« Avant, on passait devant sans faire attention. On allait plutôt au parc Longchamp, mais ici, ça nous change et c’est moins loin de chez nous », font part Camille et Samuel, jeune couple à poussette et en goguette qui vient du boulevard Guigou voisin. « C’est bien, il y a pas mal d’arbres », observent-ils, soulagés de voir renaître le parc de la Maternité au milieu de la jungle de béton de la Belle de Mai. Situé traverse Séry, sur un petit promontoire offrant une vue sur le massif de l’Étoile et le Nord-Est de Marseille, 5 000 m² de verdure qui comprennent aire de jeux pour enfants, city stade ainsi que terrains de pétanque.

Cohabitation

« On est dans un secteur qui est assez dense et des îlots de fraîcheur comme celui-ci permettent aux habitants, qui vivent souvent dans des conditions difficiles l’été, de venir se rafraîchir », résume le maire (PS) de secteur Anthony Krehmeier. Mais dans le parc de la Maternité, il n’y a pas que des minots qui cavalent. Les lieux abritent aussi un caniparc où les chiens des badauds peuvent se dégourdir les pattes. « Franchement, ils ont fait du bon travail », estime Karim, enfant du quartier ayant traîné ses culottes courtes dans le parc. « Ma mère a accouché de moi ici.
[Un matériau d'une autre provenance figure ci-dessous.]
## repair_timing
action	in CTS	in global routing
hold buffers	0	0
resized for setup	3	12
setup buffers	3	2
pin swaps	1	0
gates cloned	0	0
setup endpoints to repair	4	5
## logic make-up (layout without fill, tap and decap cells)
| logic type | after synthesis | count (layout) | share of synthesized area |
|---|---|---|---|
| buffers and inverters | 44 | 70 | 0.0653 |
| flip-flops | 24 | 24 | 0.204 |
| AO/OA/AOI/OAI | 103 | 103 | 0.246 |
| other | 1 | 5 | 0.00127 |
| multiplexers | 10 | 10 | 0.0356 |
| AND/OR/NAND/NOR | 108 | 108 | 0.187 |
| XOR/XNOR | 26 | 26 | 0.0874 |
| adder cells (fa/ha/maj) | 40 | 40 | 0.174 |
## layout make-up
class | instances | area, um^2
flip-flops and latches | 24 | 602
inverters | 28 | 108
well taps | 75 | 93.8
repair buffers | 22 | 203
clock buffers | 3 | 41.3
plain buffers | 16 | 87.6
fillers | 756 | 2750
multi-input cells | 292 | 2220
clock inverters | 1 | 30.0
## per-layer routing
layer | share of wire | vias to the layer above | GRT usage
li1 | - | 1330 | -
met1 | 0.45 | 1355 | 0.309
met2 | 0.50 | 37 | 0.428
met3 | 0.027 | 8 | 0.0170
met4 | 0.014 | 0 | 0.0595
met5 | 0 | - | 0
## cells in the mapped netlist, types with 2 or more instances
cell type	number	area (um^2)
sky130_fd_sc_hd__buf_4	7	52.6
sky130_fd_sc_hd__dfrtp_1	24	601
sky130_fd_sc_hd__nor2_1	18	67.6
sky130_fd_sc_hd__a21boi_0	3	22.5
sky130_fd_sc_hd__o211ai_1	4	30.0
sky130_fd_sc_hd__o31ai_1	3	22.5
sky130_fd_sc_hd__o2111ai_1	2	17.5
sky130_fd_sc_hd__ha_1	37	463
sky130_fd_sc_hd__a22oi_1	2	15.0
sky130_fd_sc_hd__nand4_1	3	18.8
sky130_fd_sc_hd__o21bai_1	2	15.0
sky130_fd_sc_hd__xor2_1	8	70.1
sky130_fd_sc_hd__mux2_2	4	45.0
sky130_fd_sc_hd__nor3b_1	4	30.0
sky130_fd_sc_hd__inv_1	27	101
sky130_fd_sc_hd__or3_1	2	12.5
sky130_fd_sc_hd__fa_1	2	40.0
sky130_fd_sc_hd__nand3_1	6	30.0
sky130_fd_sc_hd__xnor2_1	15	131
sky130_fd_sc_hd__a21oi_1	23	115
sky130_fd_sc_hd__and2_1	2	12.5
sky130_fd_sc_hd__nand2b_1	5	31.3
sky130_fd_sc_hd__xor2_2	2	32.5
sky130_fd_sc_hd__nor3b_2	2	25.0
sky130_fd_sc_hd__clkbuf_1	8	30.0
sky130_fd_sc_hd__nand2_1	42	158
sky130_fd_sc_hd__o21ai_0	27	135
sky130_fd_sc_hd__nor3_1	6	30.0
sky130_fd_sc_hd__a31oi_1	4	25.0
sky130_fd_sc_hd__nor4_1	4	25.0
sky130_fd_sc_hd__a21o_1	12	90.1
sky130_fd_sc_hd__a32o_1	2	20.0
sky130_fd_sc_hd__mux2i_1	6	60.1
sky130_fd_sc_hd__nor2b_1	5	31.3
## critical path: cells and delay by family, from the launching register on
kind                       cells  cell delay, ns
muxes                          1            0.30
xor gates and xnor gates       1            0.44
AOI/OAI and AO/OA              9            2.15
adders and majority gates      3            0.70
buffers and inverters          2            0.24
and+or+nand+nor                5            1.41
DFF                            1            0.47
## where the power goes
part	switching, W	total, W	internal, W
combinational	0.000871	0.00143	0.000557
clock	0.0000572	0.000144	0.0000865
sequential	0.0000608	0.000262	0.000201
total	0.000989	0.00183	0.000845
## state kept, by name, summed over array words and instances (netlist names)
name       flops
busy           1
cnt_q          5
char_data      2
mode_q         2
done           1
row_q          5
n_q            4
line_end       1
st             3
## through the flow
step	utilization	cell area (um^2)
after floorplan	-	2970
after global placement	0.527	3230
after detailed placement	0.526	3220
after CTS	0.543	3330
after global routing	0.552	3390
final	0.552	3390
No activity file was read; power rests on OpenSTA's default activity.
J’y ai tous mes souvenirs », rappelle ce pizzaïolo établi rue Clovis-Hugues, tout en indiquant la direction de l’ancienne maternité de la Belle de Mai, fermée à la fin des années 1990 et devenue un village de vacances il y a près de 10 ans. « J’aurais juste aimé qu’ils mettent des séparations en plus pour les chiens », note-t-il, alors que Chopper, son « staff croisé bully » renifle d’un peu trop près un malinois.